◆ **Task requirements**: Take the entries below and print only the lines from the one with "2x1->1 const B ; 1" through the one with "start, declared ;", exactly as they stand, both ends included.
===== Working data
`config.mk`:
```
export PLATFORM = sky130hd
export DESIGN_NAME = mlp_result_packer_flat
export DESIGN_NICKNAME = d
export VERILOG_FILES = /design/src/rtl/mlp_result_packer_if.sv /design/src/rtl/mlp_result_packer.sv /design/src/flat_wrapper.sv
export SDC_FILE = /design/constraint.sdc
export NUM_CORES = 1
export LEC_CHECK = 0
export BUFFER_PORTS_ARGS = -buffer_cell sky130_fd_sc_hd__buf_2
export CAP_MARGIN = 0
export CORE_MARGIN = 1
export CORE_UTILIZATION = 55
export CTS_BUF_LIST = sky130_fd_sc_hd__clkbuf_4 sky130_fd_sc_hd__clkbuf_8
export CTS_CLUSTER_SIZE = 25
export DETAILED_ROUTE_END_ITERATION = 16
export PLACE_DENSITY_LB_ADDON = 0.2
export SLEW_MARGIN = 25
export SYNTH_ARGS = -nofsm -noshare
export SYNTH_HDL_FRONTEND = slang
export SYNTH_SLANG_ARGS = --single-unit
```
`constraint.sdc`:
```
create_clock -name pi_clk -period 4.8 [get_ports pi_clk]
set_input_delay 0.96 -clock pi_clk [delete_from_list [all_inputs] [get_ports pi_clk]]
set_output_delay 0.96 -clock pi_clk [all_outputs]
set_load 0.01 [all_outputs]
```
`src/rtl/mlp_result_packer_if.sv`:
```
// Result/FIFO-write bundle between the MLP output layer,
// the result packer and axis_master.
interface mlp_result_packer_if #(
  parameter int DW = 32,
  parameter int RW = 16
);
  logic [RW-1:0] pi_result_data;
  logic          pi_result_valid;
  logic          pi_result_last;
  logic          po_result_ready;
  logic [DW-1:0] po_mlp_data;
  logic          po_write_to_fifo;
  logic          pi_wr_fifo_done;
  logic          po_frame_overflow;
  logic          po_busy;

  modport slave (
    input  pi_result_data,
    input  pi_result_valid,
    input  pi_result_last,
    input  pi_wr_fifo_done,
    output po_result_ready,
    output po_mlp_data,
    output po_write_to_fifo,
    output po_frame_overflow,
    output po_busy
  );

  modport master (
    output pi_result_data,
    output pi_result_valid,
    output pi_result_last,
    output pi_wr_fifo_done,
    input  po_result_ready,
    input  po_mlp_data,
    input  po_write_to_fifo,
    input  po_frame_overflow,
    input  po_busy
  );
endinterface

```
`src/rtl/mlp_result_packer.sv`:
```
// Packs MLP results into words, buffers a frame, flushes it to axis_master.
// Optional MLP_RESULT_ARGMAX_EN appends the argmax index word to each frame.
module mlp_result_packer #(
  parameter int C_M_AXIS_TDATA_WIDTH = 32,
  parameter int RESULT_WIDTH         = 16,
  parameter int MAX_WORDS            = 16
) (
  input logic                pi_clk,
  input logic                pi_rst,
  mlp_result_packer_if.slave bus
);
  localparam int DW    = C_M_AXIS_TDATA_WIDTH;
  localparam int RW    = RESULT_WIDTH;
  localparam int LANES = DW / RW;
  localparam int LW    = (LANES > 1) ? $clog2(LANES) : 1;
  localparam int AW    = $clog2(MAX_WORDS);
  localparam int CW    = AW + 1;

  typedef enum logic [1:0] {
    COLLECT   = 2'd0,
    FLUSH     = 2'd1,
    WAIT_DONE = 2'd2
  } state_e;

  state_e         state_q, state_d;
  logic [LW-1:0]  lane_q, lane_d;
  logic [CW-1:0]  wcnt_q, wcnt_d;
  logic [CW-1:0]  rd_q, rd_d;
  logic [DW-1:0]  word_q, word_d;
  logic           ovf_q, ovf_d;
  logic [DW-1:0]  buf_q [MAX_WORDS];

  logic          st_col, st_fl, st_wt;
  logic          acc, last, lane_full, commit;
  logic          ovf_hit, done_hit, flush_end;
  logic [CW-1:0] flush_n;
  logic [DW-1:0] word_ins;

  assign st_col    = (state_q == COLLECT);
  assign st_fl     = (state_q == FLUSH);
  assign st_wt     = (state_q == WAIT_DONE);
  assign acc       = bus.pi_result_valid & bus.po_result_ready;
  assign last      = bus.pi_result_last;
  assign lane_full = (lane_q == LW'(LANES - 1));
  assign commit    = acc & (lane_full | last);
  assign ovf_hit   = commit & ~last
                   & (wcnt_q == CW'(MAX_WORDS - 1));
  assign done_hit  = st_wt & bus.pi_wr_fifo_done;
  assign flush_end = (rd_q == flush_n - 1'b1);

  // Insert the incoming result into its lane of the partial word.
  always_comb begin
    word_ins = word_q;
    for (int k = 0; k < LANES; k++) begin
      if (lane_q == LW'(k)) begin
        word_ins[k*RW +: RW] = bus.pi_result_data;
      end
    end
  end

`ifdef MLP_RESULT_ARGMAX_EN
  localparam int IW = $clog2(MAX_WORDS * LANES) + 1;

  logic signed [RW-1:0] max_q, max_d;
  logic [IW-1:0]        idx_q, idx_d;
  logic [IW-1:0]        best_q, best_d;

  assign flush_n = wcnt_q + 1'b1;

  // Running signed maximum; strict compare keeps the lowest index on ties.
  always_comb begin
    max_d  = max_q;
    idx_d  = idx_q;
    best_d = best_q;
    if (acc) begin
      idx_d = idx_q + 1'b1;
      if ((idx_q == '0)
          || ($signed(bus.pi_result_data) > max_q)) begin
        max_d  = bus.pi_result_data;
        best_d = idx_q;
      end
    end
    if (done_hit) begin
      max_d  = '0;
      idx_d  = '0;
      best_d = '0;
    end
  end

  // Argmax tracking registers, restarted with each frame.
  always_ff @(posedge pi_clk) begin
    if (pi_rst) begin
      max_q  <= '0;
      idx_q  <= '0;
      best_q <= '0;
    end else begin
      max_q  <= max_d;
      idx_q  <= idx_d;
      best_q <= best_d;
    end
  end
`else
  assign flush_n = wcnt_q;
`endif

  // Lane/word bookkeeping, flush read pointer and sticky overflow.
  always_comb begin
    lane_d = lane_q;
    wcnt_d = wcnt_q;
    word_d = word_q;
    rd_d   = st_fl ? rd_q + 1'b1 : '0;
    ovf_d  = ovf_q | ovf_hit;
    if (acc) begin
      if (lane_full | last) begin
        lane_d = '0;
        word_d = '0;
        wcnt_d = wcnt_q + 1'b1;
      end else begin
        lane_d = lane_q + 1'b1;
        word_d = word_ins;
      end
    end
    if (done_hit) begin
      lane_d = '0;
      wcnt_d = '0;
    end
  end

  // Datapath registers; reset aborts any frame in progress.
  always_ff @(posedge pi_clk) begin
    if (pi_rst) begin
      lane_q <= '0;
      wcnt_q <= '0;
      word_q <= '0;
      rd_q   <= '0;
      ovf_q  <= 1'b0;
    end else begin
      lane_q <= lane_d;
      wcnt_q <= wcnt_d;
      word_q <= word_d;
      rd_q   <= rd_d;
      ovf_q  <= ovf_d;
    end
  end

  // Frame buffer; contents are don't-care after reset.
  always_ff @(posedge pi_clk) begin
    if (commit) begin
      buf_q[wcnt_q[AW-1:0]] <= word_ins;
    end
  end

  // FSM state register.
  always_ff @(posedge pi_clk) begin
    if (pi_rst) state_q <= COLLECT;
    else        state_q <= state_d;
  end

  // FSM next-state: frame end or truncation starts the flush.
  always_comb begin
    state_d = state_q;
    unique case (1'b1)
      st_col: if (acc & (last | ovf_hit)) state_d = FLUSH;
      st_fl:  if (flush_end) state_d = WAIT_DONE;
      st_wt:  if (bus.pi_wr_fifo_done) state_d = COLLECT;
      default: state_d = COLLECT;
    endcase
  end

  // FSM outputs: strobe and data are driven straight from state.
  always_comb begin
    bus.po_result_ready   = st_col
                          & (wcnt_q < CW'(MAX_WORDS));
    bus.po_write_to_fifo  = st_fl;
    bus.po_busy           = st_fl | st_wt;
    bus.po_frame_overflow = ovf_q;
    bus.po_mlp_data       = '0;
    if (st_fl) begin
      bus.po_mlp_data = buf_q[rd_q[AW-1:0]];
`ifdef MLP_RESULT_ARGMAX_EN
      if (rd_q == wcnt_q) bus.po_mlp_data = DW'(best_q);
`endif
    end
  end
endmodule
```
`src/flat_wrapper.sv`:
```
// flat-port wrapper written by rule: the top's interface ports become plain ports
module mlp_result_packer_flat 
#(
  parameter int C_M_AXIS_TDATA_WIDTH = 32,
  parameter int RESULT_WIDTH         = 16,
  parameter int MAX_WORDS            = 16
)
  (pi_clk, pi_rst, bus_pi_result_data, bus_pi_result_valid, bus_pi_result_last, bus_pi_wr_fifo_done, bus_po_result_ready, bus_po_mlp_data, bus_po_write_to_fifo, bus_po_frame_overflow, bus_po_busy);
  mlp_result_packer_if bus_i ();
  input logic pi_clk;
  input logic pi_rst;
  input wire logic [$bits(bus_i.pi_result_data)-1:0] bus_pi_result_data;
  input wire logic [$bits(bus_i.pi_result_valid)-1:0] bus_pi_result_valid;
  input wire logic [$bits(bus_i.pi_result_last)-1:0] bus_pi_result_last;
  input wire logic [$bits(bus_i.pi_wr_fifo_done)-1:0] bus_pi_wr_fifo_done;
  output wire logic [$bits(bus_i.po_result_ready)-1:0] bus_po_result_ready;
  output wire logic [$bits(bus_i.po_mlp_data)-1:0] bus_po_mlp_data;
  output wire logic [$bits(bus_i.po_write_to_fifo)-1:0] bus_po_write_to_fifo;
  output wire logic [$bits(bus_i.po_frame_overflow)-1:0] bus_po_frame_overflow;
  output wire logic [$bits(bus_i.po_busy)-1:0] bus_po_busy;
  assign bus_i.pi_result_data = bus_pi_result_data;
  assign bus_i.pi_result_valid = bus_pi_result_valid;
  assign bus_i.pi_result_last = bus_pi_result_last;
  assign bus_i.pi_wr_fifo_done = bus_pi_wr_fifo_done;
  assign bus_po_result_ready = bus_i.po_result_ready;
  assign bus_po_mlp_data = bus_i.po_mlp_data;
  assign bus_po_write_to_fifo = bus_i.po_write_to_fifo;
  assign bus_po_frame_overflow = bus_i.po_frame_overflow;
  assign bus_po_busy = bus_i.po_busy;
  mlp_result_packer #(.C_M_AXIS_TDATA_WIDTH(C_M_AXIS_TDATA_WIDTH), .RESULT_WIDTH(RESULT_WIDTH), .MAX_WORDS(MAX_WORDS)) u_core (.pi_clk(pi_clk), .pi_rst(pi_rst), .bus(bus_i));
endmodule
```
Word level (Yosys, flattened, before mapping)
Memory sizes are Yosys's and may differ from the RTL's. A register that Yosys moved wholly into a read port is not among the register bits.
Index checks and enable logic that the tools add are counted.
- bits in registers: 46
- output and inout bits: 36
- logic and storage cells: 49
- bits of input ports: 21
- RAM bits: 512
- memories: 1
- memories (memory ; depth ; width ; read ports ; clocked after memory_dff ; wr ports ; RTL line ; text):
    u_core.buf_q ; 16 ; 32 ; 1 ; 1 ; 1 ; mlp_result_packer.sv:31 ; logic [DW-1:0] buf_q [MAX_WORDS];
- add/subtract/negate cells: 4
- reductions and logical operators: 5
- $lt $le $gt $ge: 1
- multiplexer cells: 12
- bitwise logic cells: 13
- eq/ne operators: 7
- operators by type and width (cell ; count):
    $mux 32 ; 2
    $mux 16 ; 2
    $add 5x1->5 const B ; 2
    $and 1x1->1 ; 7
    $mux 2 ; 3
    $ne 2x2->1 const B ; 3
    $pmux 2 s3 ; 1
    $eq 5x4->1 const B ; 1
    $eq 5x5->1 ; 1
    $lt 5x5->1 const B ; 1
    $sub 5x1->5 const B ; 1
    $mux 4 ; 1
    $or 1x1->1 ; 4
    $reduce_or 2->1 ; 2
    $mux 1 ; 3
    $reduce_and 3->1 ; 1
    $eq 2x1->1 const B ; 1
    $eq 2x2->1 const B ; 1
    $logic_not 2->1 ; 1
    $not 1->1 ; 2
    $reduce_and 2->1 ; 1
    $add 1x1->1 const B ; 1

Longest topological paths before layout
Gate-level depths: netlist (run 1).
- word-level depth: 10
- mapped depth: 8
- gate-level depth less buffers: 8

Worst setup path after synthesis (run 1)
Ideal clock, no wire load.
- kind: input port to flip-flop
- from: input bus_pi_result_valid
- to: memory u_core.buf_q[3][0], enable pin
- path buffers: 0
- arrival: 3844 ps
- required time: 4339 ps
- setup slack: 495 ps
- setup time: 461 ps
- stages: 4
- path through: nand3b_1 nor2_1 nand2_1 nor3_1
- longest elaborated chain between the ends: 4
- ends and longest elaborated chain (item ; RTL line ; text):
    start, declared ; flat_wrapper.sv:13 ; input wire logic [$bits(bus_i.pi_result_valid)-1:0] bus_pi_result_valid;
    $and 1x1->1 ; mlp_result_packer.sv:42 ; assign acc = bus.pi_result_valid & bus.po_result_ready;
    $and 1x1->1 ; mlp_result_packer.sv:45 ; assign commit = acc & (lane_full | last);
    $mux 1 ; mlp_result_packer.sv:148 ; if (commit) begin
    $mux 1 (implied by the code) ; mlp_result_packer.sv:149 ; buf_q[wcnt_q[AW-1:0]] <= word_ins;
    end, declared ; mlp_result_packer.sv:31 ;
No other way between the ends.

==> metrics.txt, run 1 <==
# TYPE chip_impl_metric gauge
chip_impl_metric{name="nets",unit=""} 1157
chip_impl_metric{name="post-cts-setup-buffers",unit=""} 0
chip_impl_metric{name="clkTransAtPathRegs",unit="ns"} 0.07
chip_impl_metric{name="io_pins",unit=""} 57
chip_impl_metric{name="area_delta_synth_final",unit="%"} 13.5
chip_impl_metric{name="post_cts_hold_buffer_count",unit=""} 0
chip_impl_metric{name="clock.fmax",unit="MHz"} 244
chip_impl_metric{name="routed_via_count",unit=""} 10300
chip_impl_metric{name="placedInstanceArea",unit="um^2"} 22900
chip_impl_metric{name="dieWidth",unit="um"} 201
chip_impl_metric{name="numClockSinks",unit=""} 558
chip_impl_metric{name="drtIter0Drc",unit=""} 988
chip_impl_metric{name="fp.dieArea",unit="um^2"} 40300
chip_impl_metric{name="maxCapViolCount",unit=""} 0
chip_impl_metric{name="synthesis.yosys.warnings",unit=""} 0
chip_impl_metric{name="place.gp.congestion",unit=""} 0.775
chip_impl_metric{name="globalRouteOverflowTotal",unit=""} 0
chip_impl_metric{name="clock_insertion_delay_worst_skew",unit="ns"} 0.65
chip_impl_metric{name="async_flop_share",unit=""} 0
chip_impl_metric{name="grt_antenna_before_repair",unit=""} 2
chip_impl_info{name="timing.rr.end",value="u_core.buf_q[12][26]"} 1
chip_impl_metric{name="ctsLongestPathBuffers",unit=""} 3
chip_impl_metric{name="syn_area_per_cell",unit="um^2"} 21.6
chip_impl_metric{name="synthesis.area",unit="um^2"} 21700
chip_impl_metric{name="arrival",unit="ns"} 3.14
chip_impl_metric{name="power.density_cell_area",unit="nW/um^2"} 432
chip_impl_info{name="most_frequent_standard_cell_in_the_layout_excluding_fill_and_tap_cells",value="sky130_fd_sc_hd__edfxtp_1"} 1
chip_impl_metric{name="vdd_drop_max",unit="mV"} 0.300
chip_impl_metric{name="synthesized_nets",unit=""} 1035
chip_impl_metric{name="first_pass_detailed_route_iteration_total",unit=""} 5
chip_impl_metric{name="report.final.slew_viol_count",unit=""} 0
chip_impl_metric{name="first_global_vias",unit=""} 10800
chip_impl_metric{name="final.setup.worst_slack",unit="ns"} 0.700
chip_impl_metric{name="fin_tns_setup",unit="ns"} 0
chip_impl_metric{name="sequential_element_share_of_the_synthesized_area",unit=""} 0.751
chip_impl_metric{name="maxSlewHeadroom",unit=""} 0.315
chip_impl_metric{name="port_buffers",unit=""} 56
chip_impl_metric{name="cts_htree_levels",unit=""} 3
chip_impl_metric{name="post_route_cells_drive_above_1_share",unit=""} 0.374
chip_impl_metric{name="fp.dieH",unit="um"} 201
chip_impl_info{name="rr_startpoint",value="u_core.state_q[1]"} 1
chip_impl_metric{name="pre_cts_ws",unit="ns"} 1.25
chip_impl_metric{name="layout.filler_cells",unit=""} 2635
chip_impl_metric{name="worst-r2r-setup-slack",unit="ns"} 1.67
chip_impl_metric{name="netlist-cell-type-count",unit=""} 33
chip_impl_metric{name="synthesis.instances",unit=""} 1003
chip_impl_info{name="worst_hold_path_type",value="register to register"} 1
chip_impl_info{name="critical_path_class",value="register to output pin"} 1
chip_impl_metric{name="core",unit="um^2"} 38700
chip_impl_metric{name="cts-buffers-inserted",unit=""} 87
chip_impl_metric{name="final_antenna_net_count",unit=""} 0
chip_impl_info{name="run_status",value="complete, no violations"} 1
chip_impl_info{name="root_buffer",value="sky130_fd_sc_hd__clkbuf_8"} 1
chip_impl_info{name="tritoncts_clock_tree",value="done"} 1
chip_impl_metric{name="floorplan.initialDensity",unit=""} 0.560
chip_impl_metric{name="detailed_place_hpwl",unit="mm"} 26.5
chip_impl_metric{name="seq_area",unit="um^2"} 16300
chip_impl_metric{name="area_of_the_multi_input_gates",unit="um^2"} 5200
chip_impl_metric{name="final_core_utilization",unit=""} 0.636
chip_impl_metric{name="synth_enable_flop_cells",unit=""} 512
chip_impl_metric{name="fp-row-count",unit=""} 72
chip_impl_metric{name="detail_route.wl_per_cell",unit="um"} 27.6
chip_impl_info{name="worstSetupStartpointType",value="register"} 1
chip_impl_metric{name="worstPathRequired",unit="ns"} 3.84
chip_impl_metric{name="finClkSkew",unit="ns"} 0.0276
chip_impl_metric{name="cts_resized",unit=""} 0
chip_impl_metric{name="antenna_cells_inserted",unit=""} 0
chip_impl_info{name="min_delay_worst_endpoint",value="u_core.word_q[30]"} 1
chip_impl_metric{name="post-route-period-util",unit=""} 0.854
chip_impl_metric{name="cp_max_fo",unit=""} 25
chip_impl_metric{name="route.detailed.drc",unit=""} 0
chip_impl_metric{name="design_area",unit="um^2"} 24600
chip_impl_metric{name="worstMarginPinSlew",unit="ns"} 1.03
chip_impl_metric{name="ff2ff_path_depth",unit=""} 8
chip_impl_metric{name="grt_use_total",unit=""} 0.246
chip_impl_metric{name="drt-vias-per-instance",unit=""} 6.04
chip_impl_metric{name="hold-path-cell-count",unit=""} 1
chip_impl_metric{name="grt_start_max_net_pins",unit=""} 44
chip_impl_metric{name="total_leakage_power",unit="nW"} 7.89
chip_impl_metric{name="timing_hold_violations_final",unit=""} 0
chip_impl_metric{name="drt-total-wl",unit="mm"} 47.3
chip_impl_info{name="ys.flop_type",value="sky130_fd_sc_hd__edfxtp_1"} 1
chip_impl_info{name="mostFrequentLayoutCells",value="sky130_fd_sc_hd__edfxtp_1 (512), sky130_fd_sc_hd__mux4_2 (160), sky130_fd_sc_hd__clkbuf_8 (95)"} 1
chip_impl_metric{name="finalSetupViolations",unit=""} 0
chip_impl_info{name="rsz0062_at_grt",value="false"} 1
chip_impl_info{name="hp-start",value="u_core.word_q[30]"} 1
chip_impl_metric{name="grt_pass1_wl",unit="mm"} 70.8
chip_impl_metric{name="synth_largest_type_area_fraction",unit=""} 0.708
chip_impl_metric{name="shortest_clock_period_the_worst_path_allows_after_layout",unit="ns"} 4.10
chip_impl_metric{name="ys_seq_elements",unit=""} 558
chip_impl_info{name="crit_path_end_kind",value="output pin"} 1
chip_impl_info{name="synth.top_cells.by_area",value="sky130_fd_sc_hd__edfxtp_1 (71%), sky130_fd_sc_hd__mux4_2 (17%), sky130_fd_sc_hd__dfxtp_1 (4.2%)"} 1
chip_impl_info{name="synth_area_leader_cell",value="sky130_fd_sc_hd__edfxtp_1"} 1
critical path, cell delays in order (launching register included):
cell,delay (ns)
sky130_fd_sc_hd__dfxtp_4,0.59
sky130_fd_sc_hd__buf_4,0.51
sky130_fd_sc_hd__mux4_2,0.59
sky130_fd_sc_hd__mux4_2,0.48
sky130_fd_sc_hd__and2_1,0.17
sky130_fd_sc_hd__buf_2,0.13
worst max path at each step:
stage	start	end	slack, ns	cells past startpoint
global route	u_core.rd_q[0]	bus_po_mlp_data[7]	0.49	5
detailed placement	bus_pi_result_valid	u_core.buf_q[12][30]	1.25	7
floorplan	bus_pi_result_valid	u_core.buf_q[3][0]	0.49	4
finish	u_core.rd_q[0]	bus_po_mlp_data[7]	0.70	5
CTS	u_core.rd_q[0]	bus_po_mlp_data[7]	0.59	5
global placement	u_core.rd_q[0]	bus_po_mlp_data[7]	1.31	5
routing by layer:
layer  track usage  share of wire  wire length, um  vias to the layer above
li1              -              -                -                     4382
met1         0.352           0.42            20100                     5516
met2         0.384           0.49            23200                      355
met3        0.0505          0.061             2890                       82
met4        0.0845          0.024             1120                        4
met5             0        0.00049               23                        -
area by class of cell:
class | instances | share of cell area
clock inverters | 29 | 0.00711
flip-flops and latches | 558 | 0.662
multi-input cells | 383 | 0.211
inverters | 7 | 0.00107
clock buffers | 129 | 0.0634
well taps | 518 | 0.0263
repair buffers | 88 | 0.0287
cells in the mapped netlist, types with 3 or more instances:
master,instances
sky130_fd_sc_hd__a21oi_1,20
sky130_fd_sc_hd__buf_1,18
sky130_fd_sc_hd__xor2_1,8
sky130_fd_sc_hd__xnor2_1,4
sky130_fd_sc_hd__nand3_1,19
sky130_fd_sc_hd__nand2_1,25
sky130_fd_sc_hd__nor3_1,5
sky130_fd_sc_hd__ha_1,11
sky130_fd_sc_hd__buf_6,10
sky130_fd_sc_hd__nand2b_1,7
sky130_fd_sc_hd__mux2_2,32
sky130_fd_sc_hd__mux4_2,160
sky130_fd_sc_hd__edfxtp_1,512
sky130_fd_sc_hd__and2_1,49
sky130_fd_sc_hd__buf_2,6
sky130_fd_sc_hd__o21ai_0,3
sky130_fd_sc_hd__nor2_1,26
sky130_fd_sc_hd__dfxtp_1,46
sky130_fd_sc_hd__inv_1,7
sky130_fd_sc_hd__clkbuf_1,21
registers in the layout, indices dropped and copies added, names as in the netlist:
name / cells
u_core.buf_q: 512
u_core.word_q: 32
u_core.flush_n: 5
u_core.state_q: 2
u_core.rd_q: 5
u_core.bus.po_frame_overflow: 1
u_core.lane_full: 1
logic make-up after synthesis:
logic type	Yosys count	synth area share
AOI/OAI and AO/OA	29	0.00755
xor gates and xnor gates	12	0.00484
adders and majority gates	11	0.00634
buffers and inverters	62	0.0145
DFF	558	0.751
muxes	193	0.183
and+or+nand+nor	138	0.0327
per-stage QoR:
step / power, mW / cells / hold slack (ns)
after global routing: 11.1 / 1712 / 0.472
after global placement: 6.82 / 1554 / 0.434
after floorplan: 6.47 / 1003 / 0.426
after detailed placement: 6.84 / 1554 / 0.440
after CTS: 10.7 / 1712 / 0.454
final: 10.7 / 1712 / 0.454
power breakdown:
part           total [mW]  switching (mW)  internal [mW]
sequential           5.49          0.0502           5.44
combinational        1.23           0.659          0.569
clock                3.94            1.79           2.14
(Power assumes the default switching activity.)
==========
===== Working data
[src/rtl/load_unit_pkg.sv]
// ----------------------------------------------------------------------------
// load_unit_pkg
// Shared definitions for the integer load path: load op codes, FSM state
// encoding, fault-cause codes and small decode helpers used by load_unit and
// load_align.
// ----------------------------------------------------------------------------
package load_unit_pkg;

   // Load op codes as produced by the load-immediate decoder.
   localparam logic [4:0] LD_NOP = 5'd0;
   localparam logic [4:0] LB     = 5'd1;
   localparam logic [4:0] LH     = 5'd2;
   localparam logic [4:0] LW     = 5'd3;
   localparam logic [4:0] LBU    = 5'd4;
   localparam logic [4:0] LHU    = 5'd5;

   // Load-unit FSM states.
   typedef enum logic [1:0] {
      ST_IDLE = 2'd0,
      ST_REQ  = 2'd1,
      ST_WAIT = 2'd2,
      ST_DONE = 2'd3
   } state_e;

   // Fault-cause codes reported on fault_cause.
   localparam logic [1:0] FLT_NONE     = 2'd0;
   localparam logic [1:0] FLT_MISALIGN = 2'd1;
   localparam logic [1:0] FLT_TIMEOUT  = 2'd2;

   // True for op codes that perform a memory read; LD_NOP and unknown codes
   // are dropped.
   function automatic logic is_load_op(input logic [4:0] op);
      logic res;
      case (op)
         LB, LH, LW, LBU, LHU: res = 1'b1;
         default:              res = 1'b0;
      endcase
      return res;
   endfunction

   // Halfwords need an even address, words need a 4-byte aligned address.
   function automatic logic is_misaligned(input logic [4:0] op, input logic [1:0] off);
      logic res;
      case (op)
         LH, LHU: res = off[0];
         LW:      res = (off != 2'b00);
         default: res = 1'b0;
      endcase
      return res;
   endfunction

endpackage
==========
◆ **Answer to the problem**:
    $eq 2x1->1 const B ; 1
    $eq 2x2->1 const B ; 1
    $logic_not 2->1 ; 1
    $not 1->1 ; 2
    $reduce_and 2->1 ; 1
    $add 1x1->1 const B ; 1

Longest topological paths before layout
Gate-level depths: netlist (run 1).
- word-level depth: 10
- mapped depth: 8
- gate-level depth less buffers: 8

Worst setup path after synthesis (run 1)
Ideal clock, no wire load.
- kind: input port to flip-flop
- from: input bus_pi_result_valid
- to: memory u_core.buf_q[3][0], enable pin
- path buffers: 0
- arrival: 3844 ps
- required time: 4339 ps
- setup slack: 495 ps
- setup time: 461 ps
- stages: 4
- path through: nand3b_1 nor2_1 nand2_1 nor3_1
- longest elaborated chain between the ends: 4
- ends and longest elaborated chain (item ; RTL line ; text):
    start, declared ; flat_wrapper.sv:13 ; input wire logic [$bits(bus_i.pi_result_valid)-1:0] bus_pi_result_valid;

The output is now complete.